A maior surpresa nestas eleições foi a “Lista do Povo”, que obteve o grande resultado de 27 cadeiras com muito pouco dinheiro de campanha em comparação com os milhões de pesos investidos pela direita. A “Lista do Povo” reúne várias pessoas independentes provenientes de territórios de todo o país. Os grupos independentes foram questionados e criticados pela política hegemônica, mas hoje a Convenção é composta por quase 70% de independentes, que trabalham em suas comunidades e conhecem a realidade do Chile. São mulheres mapuches, indígenas, ambientalistas, doentes crônicos, feministas, trabalhadoras e trabalhadores.
De acordo com dados do Serviço Eleitoral do Chile, apenas 41% das pessoas aptas a votar participaram dessas eleições. Entre os fatores que explicam a baixa participação estão a baixa divulgação do processo, as mudanças de última hora nos locais de votação e a falta de crença em mudanças através de mecanismos institucionais. O trabalho social e político fora das margens legalistas é tão válido e necessário quanto aquele realizado para alterar a Constituição.
Onde queremos chegar
Com essas eleições, o processo histórico de mudança no Chile está avançando. A partir das bases, associações de moradoras/es, assembleias e territórios populares, as organizações estarão ativas para observar e monitorar o processo político institucional, que servirá para reforçar o trabalho popular. Há uma tarefa complexa de monitorar e fortalecer as propostas das e dos membros da convenção e garantir um amplo acesso à informação.

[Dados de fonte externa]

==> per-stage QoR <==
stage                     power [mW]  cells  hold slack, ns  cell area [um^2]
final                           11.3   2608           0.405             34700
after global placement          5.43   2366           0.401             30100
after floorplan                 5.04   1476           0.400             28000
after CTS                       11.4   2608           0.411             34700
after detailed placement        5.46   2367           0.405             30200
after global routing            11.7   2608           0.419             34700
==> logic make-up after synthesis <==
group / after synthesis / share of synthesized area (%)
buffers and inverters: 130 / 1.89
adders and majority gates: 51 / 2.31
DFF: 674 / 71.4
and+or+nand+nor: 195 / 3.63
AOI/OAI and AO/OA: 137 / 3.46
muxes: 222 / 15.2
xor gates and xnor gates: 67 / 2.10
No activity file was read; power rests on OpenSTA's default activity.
[config.mk]
export PLATFORM = sky130hd
export DESIGN_NAME = baud_timer
export DESIGN_NICKNAME = d
export VERILOG_FILES = /design/src/baud_timer.sv
export SDC_FILE = /design/constraint.sdc
export NUM_CORES = 1
export LEC_CHECK = 0
export ABC_AREA = 1
export BUFFER_PORTS_ARGS = -buffer_cell sky130_fd_sc_hd__buf_4
export CORE_AREA = 3 3 40 42
export DETAILED_ROUTE_END_ITERATION = 8
export DIE_AREA = 0 0 43 45
export HOLD_SLACK_MARGIN = 0.1
export SYNTH_ARGS = -nofsm -noshare
export SYNTH_HDL_FRONTEND = slang
export SYNTH_SLANG_ARGS = --single-unit
[constraint.sdc]
create_clock -name clk -period 2 [get_ports clk]
set_input_delay 0.2 -clock clk [delete_from_list [all_inputs] [get_ports clk]]
set_output_delay 0.2 -clock clk [all_outputs]
set_load 0.02 [all_outputs]
[src/baud_timer.sv]
`timescale 1ns/1ns
`default_nettype none

module baud_timer #(
  parameter int CLKS_PER_BIT = 8
) (
  input  logic clk,
  input  logic arst_n,
  input  logic baud_en,
  output logic baud_tick
);

  localparam int CNT_W = $clog2(CLKS_PER_BIT);

  logic [CNT_W-1:0] cnt;

  assign baud_tick = baud_en && (cnt == CNT_W'(CLKS_PER_BIT - 1));

  always_ff @(posedge clk or negedge arst_n) begin
    if (!arst_n) begin
      cnt <= '0;
    end else if (!baud_en || baud_tick) begin
      cnt <= '0;  // idle or wrap
    end else begin
      cnt <= cnt + 1'b1;
    end
  end

endmodule

`default_nettype wire

### Word-level counts from Yosys, hierarchy flattened

Index checks and enable logic that the tools add are counted.

* register bits: 3
* output and inout bits: 1
* logic and storage cells: 7

* mux-type cells: 1
* add/subtract/negate cells: 1
* reductions and logical operators: 3
* equal/unequal tests: 1

Operators by type and width (count)
* adder 3 x 1 -> 3 bit (second input constant): 1
* == test 3 bit (second input constant): 1
* two-way mux 3 bit: 1
* logical AND 1 bit: 1
* logical NOT 1 bit: 1
* logical OR 1 bit: 1

### Depth between registers and ports, before layout

* depth in word-level cells: 4
* depth in mapped cells: 5
* gate-level depth less buffers: 5

### Worst setup path after synthesis

Ideal clock, no wire load.

* path type: flip-flop to output port
* start: reg cnt[0]
* end: out baud_tick
* setup slack: 0.932 ns
* cell stages (with the launch flop): 5
* data required time: 1.800 ns
* buffers on the path: 0
* arrival: 0.868 ns
* cell sequence: dfrtp_1 ha_1 ha_1 nand2_1 inv_1

* cells in the longest elaborated chain, start to end: 2

RTL lines
* from (decl): RTL line 15 `logic [CNT_W-1:0] cnt;`
* from (signal assigned): RTL line 25 `cnt <= cnt + 1'b1;`
* == test 3 bit: RTL line 17 `assign baud_tick = baud_en && (cnt == CNT_W'(CLKS_PER_BIT - 1));`
* logical AND 1 bit: RTL line 17
* to (decl): RTL line 10 `output logic baud_tick`

Every way passes these cells.

### Final worst setup path

Ends and elaborated chain as after synthesis.

==> impl_metrics.csv <==
group,metric,value,unit
route,vias_per_cell,3.16,
critical_path,cp_cell_sequence,"ha_1 -> ha_1 -> nand2_1 -> inv_1 -> buf_4",
synth,synthXorXnorAreaFrac,0,%
timing,fmax,700,MHz
route,routedWlPerCell,6.70,um
critical_path,critPathSlowestCell,"dfrtp_1",
timing,setup_viol,0,
layout,design_area,214,sq um
clock_tree,clk_latency,230,ps
global_route,grt_pass1_vias,119,
clock_tree,clock_path_buffers,2,
clock_tree,cts.clk_slew.worst_paths,40,ps
layout,antennaDiodeCount,0,
synth,syn-num-nets,19,
critical_path,timing.rr.end,"cnt[1]$_DFF_PN0_",
global_route,antenna_found_initial,0,
critical_path,crit_path_frequent_cell,"ha_1",
layout,multiInputGateArea,46.3,sq um
critical_path,path_class,"reg -> out",
placement,io_buffers,3,
synth,syn-cell-area,136,sq um
synth,synth_top_family_by_area,"adder cells",
timing,hold_viol_final,0,
layout,largest_reg_flops,3,
layout,drive_gt1_share,31.8,%
layout,area_growth,56.9,%
timing,relSlewSlack,94.4,%
timing,period_needed,1430,ps
placement,place_congestion,0.533,
synth,synth_cell_types,6,
status,status,"complete, no violations",
synth,synth.area.mux_share,0,%
clock_tree,cts-buffers-inserted,3,
critical_path,reg2reg_from,"cnt[0]$_DFF_PN0_",
route,num_vias,117,
critical_path,crit_buf_inv,2,
die,start_util,10.6,%
worst_hold_path,hp-class,"in -> reg",
synth,syn_inst,14,
power,leakage,0.000120,uW
global_route,grt_use_met2,4.79,%
timing,clock_skew,1.55,ps
die,num_rows,13,
timing,maxSlewViolCount,0,
synth,ys_warn_count,0,
die,core-area,0.00128,sq mm
clock_tree,post_cts_buffers,0,
timing,tightest_slew,83.4,ps
die,fp.dieW,43,um
clock_tree,cts.sinks,3,
global_route,grt_pass1_wl,414,um
route,dr.pass1.iters,2,
timing,tns,0,ps
worst_hold_path,min_from,"baud_en",
synth,ys_ff_latch,3,
power,power_density,891,mW/mm^2
critical_path,crit_arrival,1230,ps
synth,ys_seq_area_share,55.0,%
route,drc,0,
layout,reg.largest.list,"cnt: 3 flops",
route,routed_wl,248,um
layout,final_core_util,16.7,%
synth,yosys.area_share.simple,15.6,%
placement,hpwl,169,um
synth,synth_compound_area_share,0,%
power,ir_drop,0.000163,V
placement,placed_cells,32,
flow_run,maxCapViolCount,0,
global_route,use_met1,2.18,%
critical_path,crit_path_start_kind,"flip-flop",
worst_hold_path,worst_hold_path.endpoint,"cnt[2]$_DFF_PN0_",
critical_path,crit_fanout,2,
die,dieArea,0.00194,sq mm
worst_hold_path,hold_path_depth,3,
synth,avgSynthCellArea,9.74,sq um
global_route,met3_usage,4.78,%
global_route,gr-total-overflow,0,
die,die_y,45,um
critical_path,reg2reg_setup_slack,950,ps
global_route,top_usage_layer,"met4",
layout,seqCellArea,75.1,sq um
layout,nNetsFinal,28,
layout,regMostFlops,"cnt",
clock_tree,htree_num_levels,1,
timing,period_share,71.5,%
critical_path,r2r_cells,5,
synth,synth_adder_area_share,18.3,%
route,drtIter0Drc,1,
global_route,grtUsageTotal,4.09,%
timing,rsz0062_at_grt,"false",
critical_path,worst_setup_path_end_kind,"output port",
layout,fillCellCount,151,
layout,layout.cells.non_filler,37,
die,io_pins,4,
route,ant_nets,0,
critical_path,critPathMaxStageDelay,370,ps
clock_tree,tritoncts,"built",
critical_path,crit_family,"adder cells",
clock_tree,cts-root-buf,"clkbuf_4",
global_route,grt_start_max_net_pins,4,
placement,place_area,178,sq um
critical_path,cp.required,1800,ps
## per-stage QoR
stage / power (uW) / setup WS, ps / hold WS [ps]
global placement: 82.3 / 832 / -8.10
detailed placement: 83.2 / 810 / -8.81
CTS: 197 / 555 / 238
global route: 207 / 498 / 233
finish: 191 / 571 / 237
floorplan: 76.4 / 932 / -95.6
## kinds of logic after synthesis
group | Yosys count
flops | 3
simple gates | 5
fa+ha+maj | 2
buf+inv | 4
## tightest hold or removal path, stage by stage
cell,delay (ps)
buf_4,90
nand2_2,60
nor2_1,80
## cell type report
| class | instances | share of cell area (%) |
|---|---|---|
| Inverter | 4 | 7.02 |
| Clock buffer | 4 | 12.3 |
| Timing Repair Buffer | 4 | 15.2 |
| Sequential cell | 3 | 35.1 |
| Multi-Input combinational cell | 7 | 21.6 |
| Tap cell | 15 | 8.77 |
## timing repair
item / CTS / global route
hold buffers: 1 / 0
endpoints found under the setup margin: 0 / 0
resized for setup: 0 / 0
hold endpoints to repair: 3 / 0
## cell usage after synthesis
cell type | n | area [sq um]
ha_1 | 2 | 25.0
dfrtp_1 | 3 | 75.1
inv_1 | 4 | 15.0
nand2_2 | 1 | 6.26
nor2_1 | 3 | 11.3
nand2_1 | 1 | 3.75
## worst max path at each step
stage | from | endpoint | slack [ps] | cells past startpoint
3_3_place_gp | cnt[0]$_DFF_PN0_ | baud_tick | 830 | 5
3_5_place_dp | cnt[0]$_DFF_PN0_ | baud_tick | 810 | 5
4_1_cts | cnt[0]$_DFF_PN0_ | baud_tick | 550 | 5
6_report | cnt[0]$_DFF_PN0_ | baud_tick | 570 | 5
5_1_grt | cnt[0]$_DFF_PN0_ | baud_tick | 500 | 5
2_1_floorplan | cnt[0]$_DFF_PN0_ | baud_tick | 930 | 4
## power breakdown
group | internal [uW] | switching, uW | total [uW]
combinational | 8.31 | 7.72 | 16.0
clock | 74.8 | 32.0 | 107
sequential | 66.0 | 1.82 | 67.8
## routing by layer
| layer | vias to the layer above | wire length (um) |
|---|---|---|
| met5 | - | 0 |
| met2 | 7 | 105 |
| met4 | 0 | 22 |
| met3 | 3 | 44 |
| met1 | 49 | 76 |
| li1 | 58 | - |
## layout by cell type (no fill, tap or decap)
cell and instances:
clkbuf_1 1, nor2_1 3, dlygate4sd3_1 1, buf_4 3, nand2_1 1, inv_1 4, dfrtp_1 3, ha_1 2
nand2_2 1, clkbuf_4 3
Note: power is estimated with default switching activity, not from simulation.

Não é necessário ser um advogado constitucionalista para saber quais mudanças o Chile precisa. É o povo quem sabe disso. Espera-se que esta nova Constituição melhore substancialmente a qualidade de vida do povo no futuro, quando o Chile voltar a garantir direitos básicos como água, educação pública, saúde, moradia, territórios livres de zonas de sacrifício e violência. A partir do feminismo, há reivindicações de mudanças profundas para garantir uma vida livre de violência, um sistema de cuidado comunitário, acesso à saúde sexual e reprodutiva. No processo, a nova Constituição deve alcançar a plurinacionalidade e recuperar as riquezas naturais e os bens públicos básicos retirados por este Chile neoliberal e extrativista.
O momento que o Chile vive se deve à luta constante das pessoas nas ruas e comunidades por mudanças reais e estruturais que coloquem um fim à precariedade da vida. Não podemos esquecer que há pessoas mortas, violentadas, mutiladas e presas. Há prisioneiros políticos da revolta que nem sequer tiveram um julgamento justo. A liberdade deles faz parte do papel da transformação democrática.

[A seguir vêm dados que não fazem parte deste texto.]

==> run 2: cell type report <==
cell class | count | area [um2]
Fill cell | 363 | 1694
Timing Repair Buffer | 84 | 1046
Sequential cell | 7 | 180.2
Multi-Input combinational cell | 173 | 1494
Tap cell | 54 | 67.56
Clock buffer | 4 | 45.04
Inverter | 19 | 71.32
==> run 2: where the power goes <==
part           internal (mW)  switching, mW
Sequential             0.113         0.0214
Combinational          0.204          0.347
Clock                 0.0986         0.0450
File: config.mk
export PLATFORM = sky130hd
export DESIGN_NAME = uart_tx_fsm
export DESIGN_NICKNAME = d
export VERILOG_FILES = /design/src/uart_pkg.sv /design/src/uart_tx_fsm.sv
export SDC_FILE = /design/constraint.sdc
export NUM_CORES = 1
export LEC_CHECK = 0
export ABC_CLOCK_PERIOD_IN_PS = 1400
export BUFFER_PORTS_ARGS = -buffer_cell sky130_fd_sc_hd__buf_2
export CORE_MARGIN = 1.5
export CORE_UTILIZATION = 46
export DETAILED_ROUTE_END_ITERATION = 16
export MAX_ROUTING_LAYER = met4
export PLACE_DENSITY_LB_ADDON = 0.12
export SLEW_MARGIN = 20
export SYNTH_ARGS = -nofsm -noshare
export SYNTH_HDL_FRONTEND = slang
export SYNTH_SLANG_ARGS = --single-unit
File: constraint.sdc
create_clock -name clk -period 1.4 [get_ports clk]
set_input_delay 0.21 -clock clk [delete_from_list [all_inputs] [get_ports clk]]
set_output_delay 0.21 -clock clk [all_outputs]
set_load 0.05 [all_outputs]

A criação de uma nova Constituição pode ser a oportunidade de formular um sistema político mais participativo e democrático mais participativo. No Chile, tudo ainda está por ser feito, e enfrentar isso é uma tarefa para as pessoas que vivem e sustentam os territórios.
*Danixa Navarro e Rocío Alorda fazem parte da Marcha Mundial das Mulheres no Chile. Danixa é professora e mestre em Teorias de Gênero e Cultura. Rocío Alorda é jornalista e mestre em Comunicação Política.
Notas:
[1] No+ AFP [Não mais AFP] é um movimento social chileno que tem como objetivo central acabar com o atual sistema de aposentadorias. AFP é a sigla para referir-se ao sistema de Administração de Fundos de Pensão.

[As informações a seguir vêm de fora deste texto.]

### src/hw/ciPkg.sv
`default_nettype none

package ciPkg;

  // Operand and result width of the custom-instruction port
  localparam int dataWidth     = 32;
  localparam int ciNumberWidth = 8;

  // Cycles from accepted start to done at the top level
  localparam int pipeDepth = 3;

  // Decoded operation
  typedef enum logic [1:0] {
    opNone,
    opSwap,
    opGray,
    opProfile
  } ciOpcode;

  // Index of a profiling counter
  typedef logic [1:0] counterSel;

  // Default custom-instruction numbers
  localparam logic [ciNumberWidth-1:0] defaultSwapId    = 8'd1;
  localparam logic [ciNumberWidth-1:0] defaultGrayId    = 8'd12;
  localparam logic [ciNumberWidth-1:0] defaultProfileId = 8'd8;

  // Profiling counter width and reset delay (2**(bits-1) cycles)
  localparam int defaultCounterWidth     = 32;
  localparam int defaultResetCounterBits = 5;

endpackage

`default_nettype wire
### src/hw/ciRequestIf.sv
`timescale 1ns/1ps
`default_nettype none

interface ciRequestIf;
  import ciPkg::*;

  logic                 valid;  // One cycle per accepted request
  ciOpcode              opcode;
  logic [dataWidth-1:0] dataA;
  logic [dataWidth-1:0] dataB;

  modport producer (
    output valid,
    output opcode,
    output dataA,
    output dataB
  );

  modport consumer (
    input valid,
    input opcode,
    input dataA,
    input dataB
  );

endinterface

`default_nettype wire

### src/hw/customInstrTop.sv
`timescale 1ns/1ps
`default_nettype none

module customInstrTop #(
  parameter logic [ciPkg::ciNumberWidth-1:0] swapId    = ciPkg::defaultSwapId,
  parameter logic [ciPkg::ciNumberWidth-1:0] grayId    = ciPkg::defaultGrayId,
  parameter logic [ciPkg::ciNumberWidth-1:0] profileId = ciPkg::defaultProfileId,
  parameter int counterWidth     = ciPkg::defaultCounterWidth,
  parameter int resetCounterBits = ciPkg::defaultResetCounterBits
) (
  input  logic                            s_systemClock,
  input  logic                            s_pllLocked,
  input  logic                            ciStart,
  input  logic [ciPkg::ciNumberWidth-1:0] ciN,
  input  logic [ciPkg::dataWidth-1:0]     ciDataA,
  input  logic [ciPkg::dataWidth-1:0]     ciDataB,
  input  logic                            cpuStall,
  input  logic                            busIdle,
  output logic                            ciDone,
  output logic [ciPkg::dataWidth-1:0]     ciResult,
  output logic                            peripheralResetN
);
  import ciPkg::*;

  logic                 coreReset;
  logic                 opsDone;
  logic [dataWidth-1:0] opsResult;
  logic                 profDone;
  logic [dataWidth-1:0] profResult;

  ciRequestIf request_i ();

  resetSequencer #(.resetCounterBits(resetCounterBits)) resetSequencer_i (
    .s_systemClock   (s_systemClock),
    .s_pllLocked     (s_pllLocked),
    .coreReset       (coreReset),
    .peripheralResetN(peripheralResetN)
  );

  ciDecoder #(
    .swapId   (swapId),
    .grayId   (grayId),
    .profileId(profileId)
  ) ciDecoder_i (
    .s_systemClock(s_systemClock),
    .coreReset    (coreReset),
    .ciStart      (ciStart),
    .ciN          (ciN),
    .ciDataA      (ciDataA),
    .ciDataB      (ciDataB),
    .request      (request_i.producer)
  );

  // Both units see every request and pick their own opcode
  ciDataOps ciDataOps_i (
    .s_systemClock(s_systemClock),
    .coreReset    (coreReset),
    .request      (request_i.consumer),
    .opsDone      (opsDone),
    .opsResult    (opsResult)
  );

  profileCounters #(.counterWidth(counterWidth)) profileCounters_i (
    .s_systemClock(s_systemClock),
    .coreReset    (coreReset),
    .request      (request_i.consumer),
    .cpuStall     (cpuStall),
    .busIdle      (busIdle),
    .profDone     (profDone),
    .profResult   (profResult)
  );

  ciResponse ciResponse_i (
    .s_systemClock(s_systemClock),
    .coreReset    (coreReset),
    .opsDone      (opsDone),
    .opsResult    (opsResult),
    .profDone     (profDone),
    .profResult   (profResult),
    .ciDone       (ciDone),
    .ciResult     (ciResult)
  );

endmodule

`default_nettype wire

### src/hw/ciResponse.sv
`timescale 1ns/1ps
`default_nettype none

module ciResponse (
  input  logic                        s_systemClock,
  input  logic                        coreReset,
  input  logic                        opsDone,
  input  logic [ciPkg::dataWidth-1:0] opsResult,
  input  logic                        profDone,
  input  logic [ciPkg::dataWidth-1:0] profResult,
  output logic                        ciDone,
  output logic [ciPkg::dataWidth-1:0] ciResult
);
  import ciPkg::*;

  logic                 mergedDone;
  logic [dataWidth-1:0] mergedResult;

  // Units hold their result at zero outside done
  assign mergedDone   = opsDone | profDone;
  assign mergedResult = opsResult | profResult;

  always_ff @(posedge s_systemClock) begin
    if (coreReset) begin
      ciDone   <= 1'b0;
      ciResult <= '0;
    end else begin
      ciDone   <= mergedDone;
      ciResult <= mergedResult;
    end
  end

endmodule

`default_nettype wire

### src/hw/profileCounters.sv
`timescale 1ns/1ps
`default_nettype none

module profileCounters #(
  parameter int counterWidth = ciPkg::defaultCounterWidth
) (
  input  logic                        s_systemClock,
  input  logic                        coreReset,
  ciRequestIf.consumer                request,
  input  logic                        cpuStall,
  input  logic                        busIdle,
  output logic                        profDone,
  output logic [ciPkg::dataWidth-1:0] profResult
);
  import ciPkg::*;

  logic [counterWidth-1:0] counterValue [4];
  logic [3:0]              counterEnable;
  logic [3:0]              events;
  logic [3:0]              startMask;
  logic [3:0]              stopMask;
  logic [3:0]              clearMask;
  logic                    isProfile;
  counterSel               readSel;

  assign isProfile = request.valid && (request.opcode == opProfile);
  assign readSel   = request.dataA[1:0];

  // Cycles, stalls, idle bus, accepted instructions
  assign events = {request.valid, busIdle, cpuStall, 1'b1};

  always_comb begin
    startMask = '0;
    stopMask  = '0;
    clearMask = '0;
    if (isProfile) begin
      startMask = request.dataB[3:0];
      stopMask  = request.dataB[7:4];
      clearMask = request.dataB[11:8];
    end
  end

  // Enable seen at an edge still counts at the stop edge
  always_ff @(posedge s_systemClock) begin
    if (coreReset) begin
      counterEnable <= '0;
    end else begin
      counterEnable <= (counterEnable | startMask) & ~stopMask;
    end
  end

  always_ff @(posedge s_systemClock) begin
    if (coreReset) begin
      for (int i = 0; i < 4; i++) begin
        counterValue[i] <= '0;
      end
    end else begin
      for (int i = 0; i < 4; i++) begin
        if (clearMask[i]) begin
          counterValue[i] <= '0;  // Clear wins
        end else if (counterEnable[i] && events[i]) begin
          counterValue[i] <= counterValue[i] + 1'b1;
        end
      end
    end
  end

  // Read returns the value before this instruction's control
  always_ff @(posedge s_systemClock) begin
    if (coreReset) begin
      profDone   <= 1'b0;
      profResult <= '0;
    end else begin
      profDone   <= isProfile;
      profResult <= isProfile ? dataWidth'(counterValue[readSel]) : '0;
    end
  end

endmodule

`default_nettype wire

### src/hw/ciDataOps.sv
`timescale 1ns/1ps
`default_nettype none

module ciDataOps (
  input  logic                        s_systemClock,
  input  logic                        coreReset,
  ciRequestIf.consumer                request,
  output logic                        opsDone,
  output logic [ciPkg::dataWidth-1:0] opsResult
);
  import ciPkg::*;

  logic [dataWidth-1:0] swapValue;
  logic [dataWidth-1:0] grayValue;
  logic [7:0]           red8;
  logic [7:0]           green8;
  logic [7:0]           blue8;
  logic [15:0]          graySum;
  logic [7:0]           gray8;
  logic                 isSwap;
  logic                 isGray;

  assign isSwap = request.valid && (request.opcode == opSwap);
  assign isGray = request.valid && (request.opcode == opGray);

  // Bit 0 of B picks full reversal or half-word swap
  always_comb begin
    if (request.dataB[0]) begin
      swapValue = {request.dataA[23:16], request.dataA[31:24],
                   request.dataA[7:0], request.dataA[15:8]};
    end else begin
      swapValue = {request.dataA[7:0], request.dataA[15:8],
                   request.dataA[23:16], request.dataA[31:24]};
    end
  end

  // RGB565 widened to 8 bits per channel
  assign red8   = {request.dataA[15:11], request.dataA[15:13]};
  assign green8 = {request.dataA[10:5], request.dataA[10:9]};
  assign blue8  = {request.dataA[4:0], request.dataA[4:2]};

  // Weights sum to 256, so the sum fits 16 bits
  assign graySum = red8 * 16'd54 + green8 * 16'd183 + blue8 * 16'd19;
  assign gray8   = graySum[15:8];

  assign grayValue = {16'd0, gray8[7:3], gray8[7:2], gray8[7:3]};  // Back to RGB565

  always_ff @(posedge s_systemClock) begin
    if (coreReset) begin
      opsDone   <= 1'b0;
      opsResult <= '0;
    end else begin
      opsDone <= isSwap || isGray;
      if (isSwap) begin
        opsResult <= swapValue;
      end else if (isGray) begin
        opsResult <= grayValue;
      end else begin
        opsResult <= '0;  // Keeps the OR merge clean
      end
    end
  end

endmodule

`default_nettype wire

### src/hw/ciDecoder.sv
`timescale 1ns/1ps
`default_nettype none

module ciDecoder #(
  parameter logic [ciPkg::ciNumberWidth-1:0] swapId    = ciPkg::defaultSwapId,
  parameter logic [ciPkg::ciNumberWidth-1:0] grayId    = ciPkg::defaultGrayId,
  parameter logic [ciPkg::ciNumberWidth-1:0] profileId = ciPkg::defaultProfileId
) (
  input  logic                              s_systemClock,
  input  logic                              coreReset,
  input  logic                              ciStart,
  input  logic [ciPkg::ciNumberWidth-1:0]   ciN,
  input  logic [ciPkg::dataWidth-1:0]       ciDataA,
  input  logic [ciPkg::dataWidth-1:0]       ciDataB,
  ciRequestIf.producer                      request
);
  import ciPkg::*;

  ciOpcode decodedOp;

  always_comb begin
    decodedOp = opNone;
    if (ciN == swapId) begin
      decodedOp = opSwap;
    end else if (ciN == grayId) begin
      decodedOp = opGray;
    end else if (ciN == profileId) begin
      decodedOp = opProfile;
    end
  end

  always_ff @(posedge s_systemClock) begin
    if (coreReset) begin
      request.valid  <= 1'b0;
      request.opcode <= opNone;
    end else begin
      request.valid  <= ciStart && (decodedOp != opNone);  // Unknown numbers dropped here
      request.opcode <= decodedOp;
    end
  end

  // Operands only matter together with valid
  always_ff @(posedge s_systemClock) begin
    request.dataA <= ciDataA;
    request.dataB <= ciDataB;
  end

endmodule

`default_nettype wire

### src/hw/resetSequencer.sv
`timescale 1ns/1ps
`default_nettype none

module resetSequencer #(
  parameter int resetCounterBits = ciPkg::defaultResetCounterBits
) (
  input  logic s_systemClock,
  input  logic s_pllLocked,
  output logic coreReset,
  output logic peripheralResetN
);

  logic [resetCounterBits-1:0] resetCount;
  logic                        released;

  assign released = resetCount[resetCounterBits-1];

  // Saturates once the top bit is set
  always_ff @(posedge s_systemClock or negedge s_pllLocked) begin
    if (!s_pllLocked) begin
      resetCount <= '0;
    end else if (!released) begin
      resetCount <= resetCount + 1'b1;
    end
  end

  assign coreReset        = ~released;
  assign peripheralResetN = released;  // Camera side sees the same release

endmodule

`default_nettype wire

[2] Wallmapu significa, em Mapudungun, “território circundante”. É a denominação Mapuche para o amplo território no qual o Chile está localizado.
[3] Machi é a forma como as comunidades Mapuche chamam as autoridades religiosas, curandeiras/os e conselheiras/os, que são também lideranças na defesa de seu povo, cultura e territórios.
[4] “Plurinacional” é a caracterização de um espaço (neste caso, do Estado) onde convivem, com respeito, reconhecimento e interculturalidade, diversos povos, nações e etnias. Inserir a plurinacionalidade na nova Constituição é uma reivindicação para visibilizar os diversos povos que vivem no território, em contraposição a uma única e restrita identidade nacional.